Segment Open

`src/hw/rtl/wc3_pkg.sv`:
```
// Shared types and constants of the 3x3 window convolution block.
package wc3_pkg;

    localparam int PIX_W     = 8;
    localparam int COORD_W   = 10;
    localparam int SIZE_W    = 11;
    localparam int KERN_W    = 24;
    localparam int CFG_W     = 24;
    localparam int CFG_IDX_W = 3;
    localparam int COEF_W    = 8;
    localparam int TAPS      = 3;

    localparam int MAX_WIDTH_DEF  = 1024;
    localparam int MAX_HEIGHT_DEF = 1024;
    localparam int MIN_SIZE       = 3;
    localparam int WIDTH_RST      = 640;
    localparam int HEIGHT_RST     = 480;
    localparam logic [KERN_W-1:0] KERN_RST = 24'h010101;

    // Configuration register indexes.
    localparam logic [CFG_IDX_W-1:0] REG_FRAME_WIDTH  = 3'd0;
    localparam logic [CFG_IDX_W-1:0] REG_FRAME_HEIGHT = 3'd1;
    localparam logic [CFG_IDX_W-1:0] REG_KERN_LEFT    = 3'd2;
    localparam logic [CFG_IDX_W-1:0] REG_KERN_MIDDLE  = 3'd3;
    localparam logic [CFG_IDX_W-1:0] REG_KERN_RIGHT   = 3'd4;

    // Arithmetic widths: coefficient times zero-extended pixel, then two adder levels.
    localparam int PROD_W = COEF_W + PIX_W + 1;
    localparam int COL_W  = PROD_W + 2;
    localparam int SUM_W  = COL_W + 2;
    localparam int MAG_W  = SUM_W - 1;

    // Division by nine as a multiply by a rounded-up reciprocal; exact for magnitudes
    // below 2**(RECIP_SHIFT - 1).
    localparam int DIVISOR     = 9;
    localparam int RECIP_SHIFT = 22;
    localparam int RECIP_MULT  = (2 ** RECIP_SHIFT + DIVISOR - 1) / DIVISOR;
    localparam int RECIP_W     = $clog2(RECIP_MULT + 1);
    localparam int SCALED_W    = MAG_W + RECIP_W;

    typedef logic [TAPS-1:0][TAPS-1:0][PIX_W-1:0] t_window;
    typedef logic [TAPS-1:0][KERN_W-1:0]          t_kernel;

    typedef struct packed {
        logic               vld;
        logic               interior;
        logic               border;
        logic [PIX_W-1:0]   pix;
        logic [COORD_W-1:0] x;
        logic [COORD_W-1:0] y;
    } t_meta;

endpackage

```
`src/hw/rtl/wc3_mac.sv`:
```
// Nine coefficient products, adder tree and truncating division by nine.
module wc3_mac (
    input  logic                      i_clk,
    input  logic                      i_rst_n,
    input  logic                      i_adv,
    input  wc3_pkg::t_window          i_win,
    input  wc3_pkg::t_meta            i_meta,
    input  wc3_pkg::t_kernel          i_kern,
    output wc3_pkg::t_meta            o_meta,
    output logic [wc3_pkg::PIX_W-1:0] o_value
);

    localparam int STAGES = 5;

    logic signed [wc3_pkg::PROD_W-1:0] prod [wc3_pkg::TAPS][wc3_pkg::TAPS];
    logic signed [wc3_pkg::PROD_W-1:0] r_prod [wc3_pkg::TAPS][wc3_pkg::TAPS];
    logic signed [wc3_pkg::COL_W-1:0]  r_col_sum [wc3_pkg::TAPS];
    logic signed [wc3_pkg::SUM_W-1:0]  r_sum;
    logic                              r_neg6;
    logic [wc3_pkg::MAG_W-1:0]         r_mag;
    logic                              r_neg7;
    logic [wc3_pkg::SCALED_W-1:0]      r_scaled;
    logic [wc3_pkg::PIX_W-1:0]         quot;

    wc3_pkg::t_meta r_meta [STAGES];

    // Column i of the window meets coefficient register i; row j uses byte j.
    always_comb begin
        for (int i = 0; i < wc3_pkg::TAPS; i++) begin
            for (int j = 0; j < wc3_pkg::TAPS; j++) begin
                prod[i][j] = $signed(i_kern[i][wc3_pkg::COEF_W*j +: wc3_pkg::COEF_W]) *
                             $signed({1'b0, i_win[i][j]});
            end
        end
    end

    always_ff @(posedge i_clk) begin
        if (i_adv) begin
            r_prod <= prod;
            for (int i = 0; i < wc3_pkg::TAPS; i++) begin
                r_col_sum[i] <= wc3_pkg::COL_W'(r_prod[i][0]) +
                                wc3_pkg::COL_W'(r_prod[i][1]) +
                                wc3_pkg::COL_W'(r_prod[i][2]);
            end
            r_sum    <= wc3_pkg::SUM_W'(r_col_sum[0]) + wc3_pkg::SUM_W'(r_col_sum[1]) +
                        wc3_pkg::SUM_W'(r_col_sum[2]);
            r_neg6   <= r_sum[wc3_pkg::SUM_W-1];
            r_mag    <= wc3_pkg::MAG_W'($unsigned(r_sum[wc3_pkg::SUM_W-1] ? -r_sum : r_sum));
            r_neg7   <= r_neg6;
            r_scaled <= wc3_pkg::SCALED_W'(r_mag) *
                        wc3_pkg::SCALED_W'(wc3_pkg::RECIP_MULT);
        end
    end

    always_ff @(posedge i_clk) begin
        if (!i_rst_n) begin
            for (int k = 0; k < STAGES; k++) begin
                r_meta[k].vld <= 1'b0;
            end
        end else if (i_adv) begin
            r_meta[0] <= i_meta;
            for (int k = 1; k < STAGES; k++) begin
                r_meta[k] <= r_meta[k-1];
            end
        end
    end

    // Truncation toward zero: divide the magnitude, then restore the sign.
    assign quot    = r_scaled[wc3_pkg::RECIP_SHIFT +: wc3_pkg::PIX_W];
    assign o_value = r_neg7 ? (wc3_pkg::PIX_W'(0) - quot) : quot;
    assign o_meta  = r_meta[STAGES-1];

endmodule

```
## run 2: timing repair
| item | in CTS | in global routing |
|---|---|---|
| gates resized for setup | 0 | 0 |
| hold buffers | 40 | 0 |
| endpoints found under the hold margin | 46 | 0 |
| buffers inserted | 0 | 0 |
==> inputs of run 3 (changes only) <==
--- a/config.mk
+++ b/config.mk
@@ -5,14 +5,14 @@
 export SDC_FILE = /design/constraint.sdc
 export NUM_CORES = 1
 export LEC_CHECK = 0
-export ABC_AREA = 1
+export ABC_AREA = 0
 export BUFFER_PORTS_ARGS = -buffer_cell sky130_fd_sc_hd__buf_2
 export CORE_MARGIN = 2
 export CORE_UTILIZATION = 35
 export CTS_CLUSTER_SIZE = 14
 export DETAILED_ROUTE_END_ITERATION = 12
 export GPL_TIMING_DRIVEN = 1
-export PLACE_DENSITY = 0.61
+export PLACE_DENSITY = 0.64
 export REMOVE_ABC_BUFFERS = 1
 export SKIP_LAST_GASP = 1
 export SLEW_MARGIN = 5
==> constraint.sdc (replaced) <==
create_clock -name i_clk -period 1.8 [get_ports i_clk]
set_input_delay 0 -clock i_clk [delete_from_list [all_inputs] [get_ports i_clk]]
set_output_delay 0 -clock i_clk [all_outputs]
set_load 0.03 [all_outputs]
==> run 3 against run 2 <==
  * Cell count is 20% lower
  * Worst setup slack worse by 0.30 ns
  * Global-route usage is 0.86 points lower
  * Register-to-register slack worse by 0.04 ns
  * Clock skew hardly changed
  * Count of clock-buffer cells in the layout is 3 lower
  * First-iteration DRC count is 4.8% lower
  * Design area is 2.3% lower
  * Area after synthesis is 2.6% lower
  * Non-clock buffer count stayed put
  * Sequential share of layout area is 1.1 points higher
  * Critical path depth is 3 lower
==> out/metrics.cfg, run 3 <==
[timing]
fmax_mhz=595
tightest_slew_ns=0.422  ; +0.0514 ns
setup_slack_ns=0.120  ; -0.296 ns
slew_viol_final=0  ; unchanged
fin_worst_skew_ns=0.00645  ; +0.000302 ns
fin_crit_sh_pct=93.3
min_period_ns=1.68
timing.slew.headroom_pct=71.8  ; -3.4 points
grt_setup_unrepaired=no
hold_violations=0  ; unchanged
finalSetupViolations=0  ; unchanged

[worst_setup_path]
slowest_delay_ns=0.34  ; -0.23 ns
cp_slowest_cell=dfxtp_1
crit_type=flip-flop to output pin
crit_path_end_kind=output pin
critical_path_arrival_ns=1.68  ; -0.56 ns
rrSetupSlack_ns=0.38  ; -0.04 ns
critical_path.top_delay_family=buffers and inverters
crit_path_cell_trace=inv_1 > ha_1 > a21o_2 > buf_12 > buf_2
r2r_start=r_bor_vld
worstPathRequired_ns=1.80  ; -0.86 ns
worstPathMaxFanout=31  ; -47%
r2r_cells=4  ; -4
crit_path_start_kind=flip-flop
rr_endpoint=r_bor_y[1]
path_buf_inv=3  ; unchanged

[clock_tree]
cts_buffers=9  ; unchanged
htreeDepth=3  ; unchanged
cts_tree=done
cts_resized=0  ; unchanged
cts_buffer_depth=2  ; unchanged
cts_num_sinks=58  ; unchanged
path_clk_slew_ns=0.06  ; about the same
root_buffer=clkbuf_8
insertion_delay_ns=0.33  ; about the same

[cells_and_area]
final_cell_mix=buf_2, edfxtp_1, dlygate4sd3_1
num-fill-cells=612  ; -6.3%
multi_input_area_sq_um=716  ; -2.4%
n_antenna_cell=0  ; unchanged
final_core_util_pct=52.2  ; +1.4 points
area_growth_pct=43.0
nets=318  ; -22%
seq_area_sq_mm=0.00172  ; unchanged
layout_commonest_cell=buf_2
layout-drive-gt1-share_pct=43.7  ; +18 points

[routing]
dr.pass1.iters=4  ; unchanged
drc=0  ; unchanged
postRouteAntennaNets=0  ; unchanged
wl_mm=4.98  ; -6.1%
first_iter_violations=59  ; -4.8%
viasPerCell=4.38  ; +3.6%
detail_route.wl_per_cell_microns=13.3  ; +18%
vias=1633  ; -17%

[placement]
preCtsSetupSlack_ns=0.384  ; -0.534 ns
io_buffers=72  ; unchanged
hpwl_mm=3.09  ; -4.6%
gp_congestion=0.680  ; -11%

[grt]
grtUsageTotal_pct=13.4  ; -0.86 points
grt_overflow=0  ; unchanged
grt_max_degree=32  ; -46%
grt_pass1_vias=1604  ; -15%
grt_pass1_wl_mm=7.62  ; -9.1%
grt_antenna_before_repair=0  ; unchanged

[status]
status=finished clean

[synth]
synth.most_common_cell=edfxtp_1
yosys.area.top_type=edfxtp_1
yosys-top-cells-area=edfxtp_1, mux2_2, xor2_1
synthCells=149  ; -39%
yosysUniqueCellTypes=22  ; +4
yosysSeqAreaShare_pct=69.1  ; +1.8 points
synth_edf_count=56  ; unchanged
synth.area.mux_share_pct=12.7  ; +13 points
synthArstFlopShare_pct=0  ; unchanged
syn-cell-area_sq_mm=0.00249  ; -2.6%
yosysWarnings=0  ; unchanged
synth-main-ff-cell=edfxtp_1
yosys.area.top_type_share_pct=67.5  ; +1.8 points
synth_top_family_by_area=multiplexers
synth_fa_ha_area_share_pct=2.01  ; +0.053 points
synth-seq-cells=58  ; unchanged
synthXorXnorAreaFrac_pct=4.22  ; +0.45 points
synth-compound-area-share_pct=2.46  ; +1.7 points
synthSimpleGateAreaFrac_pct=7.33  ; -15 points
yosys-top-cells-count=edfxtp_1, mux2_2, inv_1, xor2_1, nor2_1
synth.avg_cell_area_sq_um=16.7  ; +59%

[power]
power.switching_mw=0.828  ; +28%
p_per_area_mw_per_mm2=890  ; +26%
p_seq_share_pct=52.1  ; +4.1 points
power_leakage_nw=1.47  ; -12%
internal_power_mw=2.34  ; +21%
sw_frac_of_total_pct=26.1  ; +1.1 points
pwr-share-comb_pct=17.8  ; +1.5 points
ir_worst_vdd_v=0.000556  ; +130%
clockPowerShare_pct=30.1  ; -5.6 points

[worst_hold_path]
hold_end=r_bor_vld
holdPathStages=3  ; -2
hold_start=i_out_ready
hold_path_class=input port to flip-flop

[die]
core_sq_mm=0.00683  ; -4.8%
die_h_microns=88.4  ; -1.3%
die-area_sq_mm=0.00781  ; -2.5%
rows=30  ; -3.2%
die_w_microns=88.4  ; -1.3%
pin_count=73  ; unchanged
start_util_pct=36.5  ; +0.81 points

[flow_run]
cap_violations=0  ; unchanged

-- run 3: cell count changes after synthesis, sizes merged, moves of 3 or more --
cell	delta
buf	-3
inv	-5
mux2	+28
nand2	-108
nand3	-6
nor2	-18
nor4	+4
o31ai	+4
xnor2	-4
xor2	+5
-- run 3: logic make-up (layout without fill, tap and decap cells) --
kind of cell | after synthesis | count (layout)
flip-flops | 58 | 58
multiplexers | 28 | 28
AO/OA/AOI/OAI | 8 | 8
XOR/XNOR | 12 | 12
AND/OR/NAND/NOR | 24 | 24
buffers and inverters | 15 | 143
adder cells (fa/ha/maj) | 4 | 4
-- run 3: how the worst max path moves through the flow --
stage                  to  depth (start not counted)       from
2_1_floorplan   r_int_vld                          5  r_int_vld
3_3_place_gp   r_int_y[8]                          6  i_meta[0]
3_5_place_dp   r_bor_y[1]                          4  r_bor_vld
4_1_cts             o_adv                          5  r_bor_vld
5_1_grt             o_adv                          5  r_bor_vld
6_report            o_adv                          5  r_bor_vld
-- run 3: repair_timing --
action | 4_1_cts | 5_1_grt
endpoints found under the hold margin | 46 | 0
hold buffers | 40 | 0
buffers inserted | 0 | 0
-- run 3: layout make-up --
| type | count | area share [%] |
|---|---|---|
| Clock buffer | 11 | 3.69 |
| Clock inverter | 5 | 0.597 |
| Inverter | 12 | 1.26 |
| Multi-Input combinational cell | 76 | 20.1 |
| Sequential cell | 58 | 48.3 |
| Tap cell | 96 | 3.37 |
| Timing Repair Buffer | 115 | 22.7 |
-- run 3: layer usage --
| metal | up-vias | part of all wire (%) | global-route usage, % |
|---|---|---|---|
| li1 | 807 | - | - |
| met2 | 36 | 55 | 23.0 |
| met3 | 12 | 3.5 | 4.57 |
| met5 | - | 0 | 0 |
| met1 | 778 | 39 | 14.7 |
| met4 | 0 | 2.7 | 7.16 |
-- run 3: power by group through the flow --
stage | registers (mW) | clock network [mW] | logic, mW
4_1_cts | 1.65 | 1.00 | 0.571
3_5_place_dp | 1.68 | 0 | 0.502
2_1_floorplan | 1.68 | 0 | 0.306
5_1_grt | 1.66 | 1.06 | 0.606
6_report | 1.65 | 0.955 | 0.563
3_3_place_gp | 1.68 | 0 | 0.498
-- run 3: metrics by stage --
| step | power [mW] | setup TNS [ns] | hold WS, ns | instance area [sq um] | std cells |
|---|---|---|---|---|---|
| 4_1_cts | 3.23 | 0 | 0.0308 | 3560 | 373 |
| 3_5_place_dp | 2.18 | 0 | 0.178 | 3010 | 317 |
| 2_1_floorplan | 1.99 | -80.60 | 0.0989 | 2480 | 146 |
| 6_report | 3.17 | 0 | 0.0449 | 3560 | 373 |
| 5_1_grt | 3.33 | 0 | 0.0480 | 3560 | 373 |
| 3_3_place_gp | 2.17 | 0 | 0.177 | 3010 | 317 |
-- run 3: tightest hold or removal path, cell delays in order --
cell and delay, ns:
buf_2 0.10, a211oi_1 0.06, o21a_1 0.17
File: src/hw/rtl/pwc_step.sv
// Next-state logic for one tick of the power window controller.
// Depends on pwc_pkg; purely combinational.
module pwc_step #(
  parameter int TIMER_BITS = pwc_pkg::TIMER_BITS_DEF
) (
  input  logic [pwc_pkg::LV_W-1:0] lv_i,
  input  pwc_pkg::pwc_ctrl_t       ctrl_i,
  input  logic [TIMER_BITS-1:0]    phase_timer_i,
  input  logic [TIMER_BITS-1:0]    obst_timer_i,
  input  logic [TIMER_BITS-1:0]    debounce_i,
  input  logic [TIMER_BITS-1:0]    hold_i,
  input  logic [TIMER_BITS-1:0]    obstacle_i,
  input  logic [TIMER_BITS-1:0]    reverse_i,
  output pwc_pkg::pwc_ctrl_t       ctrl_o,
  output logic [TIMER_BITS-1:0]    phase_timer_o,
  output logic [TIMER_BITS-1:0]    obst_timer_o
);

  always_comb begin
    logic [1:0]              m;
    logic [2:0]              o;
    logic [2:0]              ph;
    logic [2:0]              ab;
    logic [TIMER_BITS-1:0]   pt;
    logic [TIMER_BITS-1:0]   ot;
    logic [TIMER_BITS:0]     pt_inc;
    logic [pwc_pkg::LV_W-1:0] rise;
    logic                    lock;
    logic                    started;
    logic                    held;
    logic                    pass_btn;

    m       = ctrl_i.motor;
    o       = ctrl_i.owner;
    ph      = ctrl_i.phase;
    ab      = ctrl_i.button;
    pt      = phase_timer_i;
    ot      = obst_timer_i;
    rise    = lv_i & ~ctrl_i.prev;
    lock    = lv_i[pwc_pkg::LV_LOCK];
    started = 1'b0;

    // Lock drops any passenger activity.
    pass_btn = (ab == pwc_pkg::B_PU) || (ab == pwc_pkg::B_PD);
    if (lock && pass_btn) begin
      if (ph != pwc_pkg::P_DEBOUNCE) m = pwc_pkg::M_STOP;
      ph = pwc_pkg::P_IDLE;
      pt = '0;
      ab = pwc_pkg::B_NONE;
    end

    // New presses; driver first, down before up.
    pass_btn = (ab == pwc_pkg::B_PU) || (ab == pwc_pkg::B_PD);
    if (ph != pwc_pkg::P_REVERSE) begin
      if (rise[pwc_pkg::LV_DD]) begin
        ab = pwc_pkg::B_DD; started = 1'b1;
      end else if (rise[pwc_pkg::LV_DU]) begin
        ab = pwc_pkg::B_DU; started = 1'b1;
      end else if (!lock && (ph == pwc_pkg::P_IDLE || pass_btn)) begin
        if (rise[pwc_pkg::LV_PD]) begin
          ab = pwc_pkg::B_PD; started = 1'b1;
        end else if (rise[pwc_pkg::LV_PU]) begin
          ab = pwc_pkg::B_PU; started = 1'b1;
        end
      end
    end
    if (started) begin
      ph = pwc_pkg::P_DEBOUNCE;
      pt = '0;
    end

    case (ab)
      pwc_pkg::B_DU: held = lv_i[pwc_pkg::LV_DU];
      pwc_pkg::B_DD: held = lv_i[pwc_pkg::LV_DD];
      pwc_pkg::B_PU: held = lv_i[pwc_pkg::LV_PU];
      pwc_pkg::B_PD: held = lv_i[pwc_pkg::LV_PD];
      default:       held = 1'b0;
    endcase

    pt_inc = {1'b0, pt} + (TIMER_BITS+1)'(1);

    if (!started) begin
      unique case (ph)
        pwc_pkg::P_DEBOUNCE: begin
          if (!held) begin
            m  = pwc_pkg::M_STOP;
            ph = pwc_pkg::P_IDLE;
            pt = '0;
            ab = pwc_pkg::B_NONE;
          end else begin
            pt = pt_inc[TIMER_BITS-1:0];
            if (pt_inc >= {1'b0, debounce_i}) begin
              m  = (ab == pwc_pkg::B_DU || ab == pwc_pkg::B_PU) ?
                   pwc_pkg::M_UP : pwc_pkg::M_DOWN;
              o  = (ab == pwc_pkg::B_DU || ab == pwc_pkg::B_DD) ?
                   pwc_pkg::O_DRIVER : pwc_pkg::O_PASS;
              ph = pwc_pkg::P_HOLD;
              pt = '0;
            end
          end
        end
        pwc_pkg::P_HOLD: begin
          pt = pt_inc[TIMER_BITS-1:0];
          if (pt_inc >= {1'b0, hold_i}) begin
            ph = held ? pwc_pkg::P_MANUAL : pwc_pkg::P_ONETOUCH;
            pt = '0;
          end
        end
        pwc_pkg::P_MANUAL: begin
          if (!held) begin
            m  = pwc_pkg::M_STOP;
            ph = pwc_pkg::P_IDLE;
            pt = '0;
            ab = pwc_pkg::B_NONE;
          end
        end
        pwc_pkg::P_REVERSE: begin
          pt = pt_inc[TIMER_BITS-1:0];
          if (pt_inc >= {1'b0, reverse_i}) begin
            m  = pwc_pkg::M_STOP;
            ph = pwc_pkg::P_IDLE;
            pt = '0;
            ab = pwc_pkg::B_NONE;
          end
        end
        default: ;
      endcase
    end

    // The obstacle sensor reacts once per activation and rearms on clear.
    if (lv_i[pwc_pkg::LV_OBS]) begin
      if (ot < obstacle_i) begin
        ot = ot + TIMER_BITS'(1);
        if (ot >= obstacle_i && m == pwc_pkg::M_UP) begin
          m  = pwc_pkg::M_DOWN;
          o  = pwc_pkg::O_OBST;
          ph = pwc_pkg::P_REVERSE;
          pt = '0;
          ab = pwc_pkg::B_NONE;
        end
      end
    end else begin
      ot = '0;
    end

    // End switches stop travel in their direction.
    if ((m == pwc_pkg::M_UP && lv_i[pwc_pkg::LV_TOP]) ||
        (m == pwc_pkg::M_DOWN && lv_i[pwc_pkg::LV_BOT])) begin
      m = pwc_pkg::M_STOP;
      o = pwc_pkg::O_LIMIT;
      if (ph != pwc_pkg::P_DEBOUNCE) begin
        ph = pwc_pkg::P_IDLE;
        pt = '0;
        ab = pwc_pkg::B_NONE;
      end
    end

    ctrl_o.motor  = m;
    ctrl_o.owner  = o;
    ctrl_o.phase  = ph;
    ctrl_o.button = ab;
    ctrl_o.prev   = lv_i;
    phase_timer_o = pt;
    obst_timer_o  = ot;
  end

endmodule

Segment Closed

> What you should do
Across the material, how many lines contain the word "about"? Only the number is wanted.

> Exercise response
2